HER is not just an engineering trick — it's a fundamental shift in how we think about RL data. Traditional RL: "this trajectory failed, throw it away." HER: "this trajectory succeeded at something — figure out what." It's the same transition viewed through a different lens. This principle (relabeling data post-hoc) appears throughout modern ML: contrastive learning, data augmentation, hindsight relabeling in language models.
| Aspect | Single-Task RL | Multi-Task RL | Goal-Conditioned RL |
|---|---|---|---|
| Policy | π(a|s) | π(a|s,z) | π(a|s,g) |
| Task space | One task | Finite set (K tasks) | Continuous (any goal) |
| New task cost | Full retraining | Add to training set | Zero-shot (just change g) |
| Reward | r(s,a) | ri(s,a) | r(s,a,g) = 1[s'∈G] |
| Data efficiency | Low (no sharing) | Medium (shared features) | High (HER augmentation) |
| Generalization | None | Within task set | To unseen goals |
| Limitation | One skill only | Fixed task catalog | Sparse reward problem |
RT-2, Octo, and OpenVLA are goal-conditioned policies where the "goal" is expressed in language and the "state" is a camera image.
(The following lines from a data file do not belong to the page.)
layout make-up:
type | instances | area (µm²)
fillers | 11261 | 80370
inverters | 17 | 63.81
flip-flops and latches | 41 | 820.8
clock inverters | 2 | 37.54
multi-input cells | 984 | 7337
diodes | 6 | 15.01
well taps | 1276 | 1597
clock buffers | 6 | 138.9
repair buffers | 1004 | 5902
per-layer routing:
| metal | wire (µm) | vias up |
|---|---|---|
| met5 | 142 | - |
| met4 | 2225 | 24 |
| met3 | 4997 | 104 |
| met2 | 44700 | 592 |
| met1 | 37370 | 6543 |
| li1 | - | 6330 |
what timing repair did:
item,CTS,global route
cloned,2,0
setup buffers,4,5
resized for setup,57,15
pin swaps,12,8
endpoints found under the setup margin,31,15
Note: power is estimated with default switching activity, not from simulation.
<file path="config.mk">
export PLATFORM = sky130hd
export DESIGN_NAME = sizable_bar
export DESIGN_NICKNAME = d
export VERILOG_FILES = /design/src/rtl/bar_pkg.sv /design/src/rtl/bar_dword.sv /design/src/rtl/bar_match.sv /design/src/rtl/bar_readback.sv /design/src/rtl/sizable_bar.sv
export SDC_FILE = /design/constraint.sdc
export NUM_CORES = 1
export LEC_CHECK = 0
export BUFFER_PORTS_ARGS = -buffer_cell sky130_fd_sc_hd__buf_2
export CAP_MARGIN = 0
export CORE_UTILIZATION = 30
export CTS_CLUSTER_DIAMETER = 100
export DETAILED_ROUTE_END_ITERATION = 8
export GPL_TIMING_DRIVEN = 0
export MAX_ROUTING_LAYER = met4
export PLACE_DENSITY_LB_ADDON = 0.12
export SYNTH_ARGS = -nofsm -noshare
export SYNTH_HDL_FRONTEND = slang
export SYNTH_SLANG_ARGS = --single-unit
</file>
<file path="constraint.sdc">
create_clock -name clk -period 1.6 [get_ports clk]
set_input_delay 0.08 -clock clk [delete_from_list [all_inputs] [get_ports clk]]
set_output_delay 0.08 -clock clk [all_outputs]
set_load 0.02 [all_outputs]
</file>
<file path="src/rtl/bar_pkg.sv">
package bar_pkg;

  function automatic int clamp_size(input bit is_io, input bit wide, input int sz);
    int lo;
    int hi;
    lo = is_io ? 2 : 4;
    hi = wide ? 63 : 31;
    if (sz < lo) return lo;
    if (sz > hi) return hi;
    return sz;
  endfunction

  // Mask of address bits that software can write.
  function automatic logic [63:0] size_mask(input int sz, input bit wide);
    logic [63:0] m;
    m = ~((64'd1 << sz) - 64'd1);
    if (!wide) m[63:32] = 32'd0;
    return m;
  endfunction

  // Mask used for the address compare (upper bits always compared).
  function automatic logic [63:0] cmp_mask(input int sz);
    return ~((64'd1 << sz) - 64'd1);
  endfunction

  function automatic logic [31:0] type_word(input bit is_io, input bit wide, input bit pf);
    logic [31:0] t;
    t = 32'd0;
    if (is_io) begin
      t[0] = 1'b1;
    end else begin
      t[2:1] = wide ? 2'b10 : 2'b00;
      t[3]   = pf;
    end
    return t;
  endfunction

  function automatic logic [31:0] type_field(input bit is_io);
    return is_io ? 32'h3 : 32'hF;
  endfunction

  // Bits below the size boundary that are not type flags.
  function automatic logic [31:0] low_free(input int sz, input bit is_io);
    logic [63:0] below;
    below = (64'd1 << sz) - 64'd1;
    return below[31:0] & ~type_field(is_io);
  endfunction

endpackage

</file>
<file path="src/rtl/bar_dword.sv">
module bar_dword #(
  parameter logic [31:0] WMASK = 32'hFFFF_FFFF
) (
  input  logic        clk,
  input  logic        rst_n,
  input  logic        wr,
  input  logic [3:0]  be,
  input  logic [31:0] wdata,
  output logic [31:0] q
);
  for (genvar b = 0; b < 4; b++) begin : g_lane
    localparam logic [7:0] LMASK = WMASK[8*b +: 8];
    logic [7:0] lane_q;
    always_ff @(posedge clk or negedge rst_n) begin
      if (!rst_n)            lane_q <= 8'd0;
      else if (wr && be[b])  lane_q <= wdata[8*b +: 8] & LMASK;
    end
    assign q[8*b +: 8] = lane_q;
  end
endmodule

</file>
<file path="src/rtl/bar_match.sv">
module bar_match #(
  parameter logic [63:0] CMASK = 64'hFFFF_FFFF_FFFF_0000,
  parameter bit          IS_IO = 1'b0
) (
  input  logic [63:0] base,
  input  logic [63:0] addr,
  input  logic        txn_is_io,
  input  logic        mem_en,
  input  logic        io_en,
  output logic        space_ok,
  output logic        addr_eq,
  output logic        hit
);
  always_comb begin
    if (IS_IO) space_ok = io_en && txn_is_io;
    else       space_ok = mem_en && !txn_is_io;
    addr_eq = ((addr & CMASK) == base);
    hit     = space_ok && addr_eq;
  end
endmodule

</file>
<file path="src/rtl/bar_readback.sv">
module bar_readback #(
  parameter logic [31:0] TYPE = 32'h0
) (
  input  logic        sel,
  input  logic [63:0] base,
  output logic [31:0] rdata
);
  always_comb begin
    if (sel) rdata = base[63:32];
    else     rdata = base[31:0] | TYPE;
  end
endmodule

</file>
<file path="src/rtl/sizable_bar.sv">
module sizable_bar
  import bar_pkg::*;
#(
  parameter int SIZE_LOG2 = 16,
  parameter bit IS_IO     = 1'b0,
  parameter bit IS_64     = 1'b1,
  parameter bit PREFETCH  = 1'b1
) (
  input  logic        clk,
  input  logic        rst_n,
  input  logic        cfg_we,
  input  logic        cfg_sel,
  input  logic [3:0]  cfg_be,
  input  logic [31:0] cfg_wdata,
  output logic [31:0] cfg_rdata,
  input  logic        mem_en,
  input  logic        io_en,
  input  logic [63:0] txn_addr,
  input  logic        txn_is_io,
  output logic        hit
);
  localparam bit          WIDE  = IS_64 && !IS_IO;
  localparam int          SZ    = clamp_size(IS_IO, WIDE, SIZE_LOG2);
  localparam logic [63:0] WMASK = size_mask(SZ, WIDE);
  localparam logic [63:0] CMASK = cmp_mask(SZ);
  localparam logic [31:0] TYPE  = type_word(IS_IO, WIDE, PREFETCH && !IS_IO);

  // Named internal events for the checker.
  logic        wr_lo;
  logic        wr_hi;
  logic        space_ok;
  logic        addr_eq;
  logic [63:0] base_q;

  assign wr_lo = cfg_we && !cfg_sel;
  assign wr_hi = cfg_we && cfg_sel;

  bar_dword #(.WMASK(WMASK[31:0])) u_lo (
    .clk(clk), .rst_n(rst_n), .wr(wr_lo), .be(cfg_be),
    .wdata(cfg_wdata), .q(base_q[31:0])
  );

  bar_dword #(.WMASK(WMASK[63:32])) u_hi (
    .clk(clk), .rst_n(rst_n), .wr(wr_hi), .be(cfg_be),
    .wdata(cfg_wdata), .q(base_q[63:32])
  );

  bar_readback #(.TYPE(TYPE)) u_rd (
    .sel(cfg_sel), .base(base_q), .rdata(cfg_rdata)
  );

  bar_match #(.CMASK(CMASK), .IS_IO(IS_IO)) u_match (
    .base(base_q), .addr(txn_addr), .txn_is_io(txn_is_io),
    .mem_en(mem_en), .io_en(io_en),
    .space_ok(space_ok), .addr_eq(addr_eq), .hit(hit)
  );
endmodule

</file>
# Yosys cells after proc, flatten, opt, wreduce, memory -nomap -nowiden
# Index checks and enable logic that the tools add are counted.
# Widths: inputs -> output; s select.
# classes
eq_ne	1
muxes	1
n_reduce_logical	12
# op_table
cell	n
$eq 48x48->1	1
$mux 32	1
$logic_and 1x1->1	10
$logic_not 1->1	2
# totals
input_bits	107
reg_bits	48
wordCells	20

# Depth between registers and ports, before layout
# depth
depth_word	3
depth_mapped	4
ltp_nobuf	4

# Modules after synthesis
# A second synthesis with hierarchy kept.
# hier_totals
hier_cells	230
area_unflattened_um2	3045.4
# by_module_without_submodules
mod	cells_per_inst	n_inst	area_per_inst_um2
bar_dword at u_hi	68	1	1186.1
bar_dword at u_lo	51	1	716.9
bar_match	73	1	599.3
bar_readback	36	1	526.8
sizable_bar	2	1	16.3

# Worst setup path after synthesis
# No wires, ideal clock.
# synth_timing
path_kind	register to output
start	register u_hi.g_lane[0].lane_q[4]
end	output hit
t_arrival_ns	1.668
setup_slack_ns	-0.148
required_time_ns	1.520
path_stages_with_launch	5
path_buffers	0
cell_sequence	dfrtp_1 -> xnor2_1 -> o221ai_1 -> or4_1 -> nor4_2
# synth_between
elab_chain_cells	2
# synth_lines
element	line_no	source
start, declared	bar_dword.sv:13	logic [7:0] lane_q;
start signal, assigned	bar_dword.sv:16	else if (wr && be[b]) lane_q <= wdata[8*b +: 8] & LMASK;
$eq 48x48->1	bar_match.sv:17	addr_eq = ((addr & CMASK) == base);
$logic_and 1x1->1	bar_match.sv:18	hit = space_ok && addr_eq;
end, declared	sizable_bar.sv:20	output logic hit
# No other way between the ends.

# Final worst setup path
# layout_timing
start	register u_hi.g_lane[0].lane_q[3]
end	output hit
# The elaborated chain is that of the path after synthesis.

==> flow_summary.toml <==
[clock_network]
clock_sinks = 48
cts_tree = "built"
clk_latency_ns = 0.30
clk_pin_slew_ns = 0.09
cts_buffer_depth = 2
cts_root_buffer = "clkbuf_8"
cts_max_level = 2
cts_buffers = 5

[logic_synthesis]
syn_area_per_cell_um2 = 12.2
ys_ff_latch = 48
ys_types = 26
seq_area_frac_synth_pct = 45.3
syn_nets = 324
synth_area_leaders = "dfrtp_1 45%, mux2_1 25%, xor2_1 10%, and2_1 3.3%, xnor2_1 3.0%"
netlist_area_um2 = 2650
syn_inst = 217
synth_top_area_share_pct = 45.3
yosysTopAreaCell = "dfrtp_1"
ys_warn_count = 0

[min_path]
holdCritPathClass = "input pin to async pin"

[layout]
fin_nets = 488
syn2layout_area_growth_pct = 46.4
stdcell_count = 488
regArea_um2 = 1200
fillers = 826
multi_input_area_um2 = 1460
drive_gt1_share_pct = 39.8

[flow_run]
drv_cap = 0

[sta]
finalCritPeriodShare_pct = 127
fmaxAchievable_mhz = 491
report.final.slew_viol_count = 0
whs_ns = -0.0169
hold_violations = 18
setup_viol = 1
rsz0062_at_grt = "yes"
tns_ns = -0.437
finClkSkew_ns = 0
slew_headroom_pct = 25.6
period_needed_ns = 2.04
tightest_slew_ns = 1.12
setup_slack_ns = -0.437

[global_route]
grt_pass1_vias = 2279
antenna_found_initial = 1
groute.usage.overall_pct = 17.7
grt_max_degree = 49
grt_pass1_wl_um = 11500
grt_overflow = 0

[routing]
finalWirelength_um = 7510
wl_per_cell_um = 15.4
vias = 2218
drt_iter0_markers = 65
drc = 0
drt_pass1_iterations = 6
via_per_inst = 4.55
ant_nets = 0

[power_and_ir_drop]
ir_drop_uv = 363
p_per_area_nw_per_um2 = 932
p_total_mw = 3.62
cellLeakagePower_nw = 1.85

[placement]
pre_cts_ws_ns = -0.267
dp.cells = 443
place_congestion = 0.708
dp_hpwl_um = 5590
port_buffers = 121

[floorplanning]
die_h_um = 96.0
start_util_pct = 31.6
num_rows = 33
die_x_um = 96.0
pin_count = 140
dieArea_um2 = 9220
fp.coreArea_um2 = 8380

[critical_path]
reg2reg_from = "u_lo.g_lane[3].lane_q[5]$_DFFE_PN0P_"
cp_cell_sequence = "xor2_1 -> nor4_2 -> nand4_1 -> nor4_4 -> buf_4"
reg2reg_depth = 2
cp_slowest_stage_delay_ns = 0.40
slowest_stage = "dfrtp_1"
cp.required_ns = 1.52
crit_fanout = 2
r2r_setup_slack_ns = 0.64
cp.arrival_ns = 1.96
worstSetupEndpointType = "output pin"
cp-start-kind = "flop"
worst_r2r_endpoint = "u_lo.g_lane[3].lane_q[5]$_DFFE_PN0P_"
critPathKind = "flop to output pin"

[run_status]
violations = "hold timing, setup timing"
outcome = "finished, violations left"
-- stage by stage --
stage / instance area, µm² / utilization, %
after floorplan: 2660 / -
after global placement: 3400 / 40.5
after detailed placement: 3400 / 40.5
after CTS: 3850 / 46.0
after global routing: 3880 / 46.3
final: 3880 / 46.3
-- placed cells by master, fill, tap and decap left out, types with 2 or more instances in the layout --
| cell type | n |
|---|---|
| and2_1 | 14 |
| xor2_1 | 31 |
| nand2b_1 | 9 |
| dfrtp_1 | 48 |
| clkinv_2 | 2 |
| nand3_1 | 4 |
| dlygate4sd3_1 | 29 |
| nand2_1 | 3 |
| inv_1 | 5 |
| xnor2_1 | 7 |
| nor2b_1 | 3 |
| clkbuf_1 | 2 |
| mux2_1 | 58 |
| nand4_1 | 5 |
| xnor2_2 | 2 |
| mux2_2 | 5 |
| nor4_1 | 3 |
| buf_2 | 122 |
| nor4_2 | 3 |
| clkbuf_8 | 6 |
| buf_4 | 8 |
| nor2_1 | 2 |
-- critical path: cells and delay by family (launching register included) --
family,cells,cell delay [ns]
xor gates and xnor gates,1,0.15
and+or+nand+nor,3,0.92
DFF,1,0.40
buffers and inverters,1,0.18
-- cells by family (layout without fill, tap and decap cells) --
logic type                Yosys count  count (layout)  synth area share, %
DFF                                48              48                 45.3
AOI/OAI and AO/OA                   6               6                 1.98
muxes                              63              63                 26.7
and+or+nand+nor                    49              49                 11.1
other                               0               1                    0
buffers and inverters              11             176                 1.65
xor gates and xnor gates           40              40                 13.2
-- report_power, final --
group          switching, mW  total [mW]  internal, mW
Clock                  0.423       0.770         0.346
Combinational          0.584        1.20         0.620
Sequential             0.203        1.65          1.44
-- cells in the mapped netlist --
| master | n |
|---|---|
| nand2b_1 | 9 |
| clkinv_1 | 1 |
| buf_2 | 2 |
| nor4_1 | 6 |
| nor4_2 | 1 |
| nand4_1 | 5 |
| nand2_1 | 3 |
| mux2_2 | 5 |
| o21ai_1 | 1 |
| o221ai_1 | 1 |
| or4_1 | 1 |
| and2_1 | 14 |
| xor2_1 | 31 |
| a2111oi_0 | 1 |
| nor2b_1 | 3 |
| xnor2_1 | 9 |
| nor2_1 | 2 |
| nor3_1 | 1 |
| o2111a_1 | 1 |
| clkbuf_1 | 3 |
| dfrtp_1 | 48 |
| nand3_1 | 4 |
| mux2_1 | 58 |
| inv_1 | 5 |
| o2111ai_1 | 1 |
| a222oi_1 | 1 |
-- cell type report --
| class | count | area share (%) |
|---|---|---|
| clock buffers | 6 | 2.13 |
| inverters | 6 | 0.580 |
| well taps | 105 | 3.38 |
| diodes | 1 | 0.0644 |
| plain buffers | 5 | 0.580 |
| multi-input cells | 158 | 37.6 |
| repair buffers | 157 | 24.5 |
| flip-flops and latches | 48 | 30.9 |
| clock inverters | 2 | 0.258 |
-- flip-flops by register name, indices dropped and copies added, names as in the netlist --
signal,cells
u_hi.g_lane.lane_q,32
u_lo.g_lane.lane_q,16
-- worst max path at each step --
stage | from | endpoint | slack [ns] | depth (start not counted)
5_1_grt | u_lo.g_lane[2].lane_q[5]$_DFFE_PN0P_ | hit | -0.58 | 5
3_3_place_gp | u_hi.g_lane[0].lane_q[3]$_DFFE_PN0P_ | hit | -0.28 | 5
6_report | u_hi.g_lane[0].lane_q[3]$_DFFE_PN0P_ | hit | -0.44 | 5
2_1_floorplan | u_hi.g_lane[0].lane_q[4]$_DFFE_PN0P_ | hit | 0.07 | 4
3_5_place_dp | u_hi.g_lane[0].lane_q[3]$_DFFE_PN0P_ | hit | -0.27 | 5
4_1_cts | u_hi.g_lane[0].lane_q[4]$_DFFE_PN0P_ | hit | -0.52 | 5
-- per-layer routing --
metal | vias to the layer above | track usage, % | share of wire, %
met5 | - | - | 0
met1 | 1041 | 23.4 | 47
met3 | 6 | 2.92 | 5.7
met2 | 81 | 28.3 | 46
met4 | 0 | 4.10 | 0.68
li1 | 1090 | - | -
-- repair_timing --
item	in CTS	in global routing
setup endpoints to repair	1	3
buffers inserted	5	2
hold endpoints to repair	40	0
hold buffers	29	0
resized for setup	6	4
pin swaps	11	9
(Power assumes the default switching activity.)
The same framework we built in this lecture — conditioning on a task specification, learning shared representations, generalizing to new tasks — is exactly what makes VLAs work. The scale changed (billion-parameter language models as goal encoders), but the principle is identical.
If you have demonstrations for many tasks, you can do multi-task imitation learning instead of multi-task RL. The policy π(a|s,z) is trained via supervised learning on (s, a, z) triples from demonstrations. This is exactly what large-scale robot learning (BC-Z, RT-1) does. Advantage: no reward engineering needed. Disadvantage: can't exceed demonstrator quality without RL fine-tuning.
Offline RL trains policies from fixed datasets without any environment interaction. Apply HER to an offline dataset: every trajectory (even failed ones) becomes training data for goals it actually reached. This makes offline goal-conditioned RL surprisingly effective — you can learn goal-reaching policies from random exploration data. (GoFAR, Yang et al., 2022)
| Paradigm | Task Specification | Key Paper | Modern Instance |
|---|---|---|---|
| Single-task RL | Hard-coded reward | DQN (2015) | Game-playing agents |
| Multi-task RL | Task ID / one-hot | Distral (2017) | MT-Opt |
| Goal-conditioned RL | State vector | UVFA (2015), HER (2017) | Robotic reaching |
| Language-conditioned RL | Natural language | Shridhar et al. (2022) | RT-2, Octo, OpenVLA |
From fixed reward functions → to parameterized goals → to language instructions. Each step makes the task space richer and the policy more general. The endpoint is a policy that takes arbitrary language as its goal and can do anything expressible in natural language. We're not there yet — but the framework is in place.